## Exercise instructions
Provide an exact transcription of all the records.

Stored items
++++++++++

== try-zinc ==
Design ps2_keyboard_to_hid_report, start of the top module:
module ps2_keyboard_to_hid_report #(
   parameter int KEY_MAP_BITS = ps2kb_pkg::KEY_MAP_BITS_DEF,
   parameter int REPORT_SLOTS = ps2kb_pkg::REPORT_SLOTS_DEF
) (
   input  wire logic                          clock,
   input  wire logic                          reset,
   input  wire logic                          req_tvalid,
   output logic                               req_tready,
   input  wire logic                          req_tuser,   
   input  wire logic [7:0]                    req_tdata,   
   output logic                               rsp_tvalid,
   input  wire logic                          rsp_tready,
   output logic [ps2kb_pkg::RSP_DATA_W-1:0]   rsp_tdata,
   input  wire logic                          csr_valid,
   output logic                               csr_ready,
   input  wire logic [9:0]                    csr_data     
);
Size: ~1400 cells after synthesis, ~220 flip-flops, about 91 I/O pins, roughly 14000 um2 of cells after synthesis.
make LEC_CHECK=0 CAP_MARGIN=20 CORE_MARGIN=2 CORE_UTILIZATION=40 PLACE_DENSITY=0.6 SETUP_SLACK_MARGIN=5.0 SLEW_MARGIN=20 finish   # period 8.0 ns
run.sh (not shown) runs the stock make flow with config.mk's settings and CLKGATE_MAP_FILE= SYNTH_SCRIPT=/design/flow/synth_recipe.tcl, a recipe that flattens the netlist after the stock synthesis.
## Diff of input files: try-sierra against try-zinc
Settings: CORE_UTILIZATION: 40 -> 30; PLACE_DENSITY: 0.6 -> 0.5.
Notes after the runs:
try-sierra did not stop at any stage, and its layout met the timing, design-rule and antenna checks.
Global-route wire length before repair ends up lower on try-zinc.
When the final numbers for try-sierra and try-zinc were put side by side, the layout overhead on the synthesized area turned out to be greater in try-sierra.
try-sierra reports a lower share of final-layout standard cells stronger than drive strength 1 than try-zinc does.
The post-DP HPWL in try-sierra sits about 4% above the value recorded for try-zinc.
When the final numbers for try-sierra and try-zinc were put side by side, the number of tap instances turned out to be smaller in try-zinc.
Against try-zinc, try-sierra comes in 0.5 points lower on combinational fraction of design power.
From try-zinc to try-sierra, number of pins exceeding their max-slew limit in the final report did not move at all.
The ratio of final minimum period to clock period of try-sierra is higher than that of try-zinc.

++++++++++

## Finished exercise
== try-zinc ==
Design ps2_keyboard_to_hid_report, start of the top module:
module ps2_keyboard_to_hid_report #(
   parameter int KEY_MAP_BITS = ps2kb_pkg::KEY_MAP_BITS_DEF,
   parameter int REPORT_SLOTS = ps2kb_pkg::REPORT_SLOTS_DEF
) (
   input  wire logic                          clock,
   input  wire logic                          reset,
   input  wire logic                          req_tvalid,
   output logic                               req_tready,
   input  wire logic                          req_tuser,   
   input  wire logic [7:0]                    req_tdata,   
   output logic                               rsp_tvalid,
   input  wire logic                          rsp_tready,
   output logic [ps2kb_pkg::RSP_DATA_W-1:0]   rsp_tdata,
   input  wire logic                          csr_valid,
   output logic                               csr_ready,
   input  wire logic [9:0]                    csr_data     
);
Size: ~1400 cells after synthesis, ~220 flip-flops, about 91 I/O pins, roughly 14000 um2 of cells after synthesis.
make LEC_CHECK=0 CAP_MARGIN=20 CORE_MARGIN=2 CORE_UTILIZATION=40 PLACE_DENSITY=0.6 SETUP_SLACK_MARGIN=5.0 SLEW_MARGIN=20 finish   # period 8.0 ns
run.sh (not shown) runs the stock make flow with config.mk's settings and CLKGATE_MAP_FILE= SYNTH_SCRIPT=/design/flow/synth_recipe.tcl, a recipe that flattens the netlist after the stock synthesis.
## Diff of input files: try-sierra against try-zinc
Settings: CORE_UTILIZATION: 40 -> 30; PLACE_DENSITY: 0.6 -> 0.5.
Notes after the runs:
try-sierra did not stop at any stage, and its layout met the timing, design-rule and antenna checks.
Global-route wire length before repair ends up lower on try-zinc.
When the final numbers for try-sierra and try-zinc were put side by side, the layout overhead on the synthesized area turned out to be greater in try-sierra.
try-sierra reports a lower share of final-layout standard cells stronger than drive strength 1 than try-zinc does.
The post-DP HPWL in try-sierra sits about 4% above the value recorded for try-zinc.
When the final numbers for try-sierra and try-zinc were put side by side, the number of tap instances turned out to be smaller in try-zinc.
Against try-zinc, try-sierra comes in 0.5 points lower on combinational fraction of design power.
From try-zinc to try-sierra, number of pins exceeding their max-slew limit in the final report did not move at all.
The ratio of final minimum period to clock period of try-sierra is higher than that of try-zinc.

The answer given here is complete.